## TASK OBJECTIVE
Lines from the one containing "export NUM_CORES = 2" through the end of the data are to be returned exactly, and no others.

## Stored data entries
--- config.mk ---
export PLATFORM = sky130hd
export DESIGN_NAME = instruction_decode
export DESIGN_NICKNAME = d
export VERILOG_FILES = /design/src/rtl/instruction_decode.sv
export SDC_FILE = /design/constraint.sdc
export NUM_CORES = 2
export LEC_CHECK = 0
export BUFFER_PORTS_ARGS = -buffer_cell sky130_fd_sc_hd__buf_2
export CAP_MARGIN = 10
export CORE_MARGIN = 4
export CORE_UTILIZATION = 55
export DETAILED_ROUTE_END_ITERATION = 8
export GPL_ROUTABILITY_DRIVEN = 0
export PLACE_DENSITY = 0.74
export SLEW_MARGIN = 25
export SYNTH_ARGS = -nofsm -noshare
export SYNTH_HDL_FRONTEND = slang
export SYNTH_SLANG_ARGS = --single-unit
export TNS_END_PERCENT = 20
--- constraint.sdc ---
create_clock -name clk -period 38.4 [get_ports clk]
set_input_delay 7.68 -clock clk [delete_from_list [all_inputs] [get_ports clk]]
set_output_delay 7.68 -clock clk [all_outputs]
set_load 0.02 [all_outputs]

## EXERCISE OUTPUT
export NUM_CORES = 2
export LEC_CHECK = 0
export BUFFER_PORTS_ARGS = -buffer_cell sky130_fd_sc_hd__buf_2
export CAP_MARGIN = 10
export CORE_MARGIN = 4
export CORE_UTILIZATION = 55
export DETAILED_ROUTE_END_ITERATION = 8
export GPL_ROUTABILITY_DRIVEN = 0
export PLACE_DENSITY = 0.74
export SLEW_MARGIN = 25
export SYNTH_ARGS = -nofsm -noshare
export SYNTH_HDL_FRONTEND = slang
export SYNTH_SLANG_ARGS = --single-unit
export TNS_END_PERCENT = 20
--- constraint.sdc ---
create_clock -name clk -period 38.4 [get_ports clk]
set_input_delay 7.68 -clock clk [delete_from_list [all_inputs] [get_ports clk]]
set_output_delay 7.68 -clock clk [all_outputs]
set_load 0.02 [all_outputs]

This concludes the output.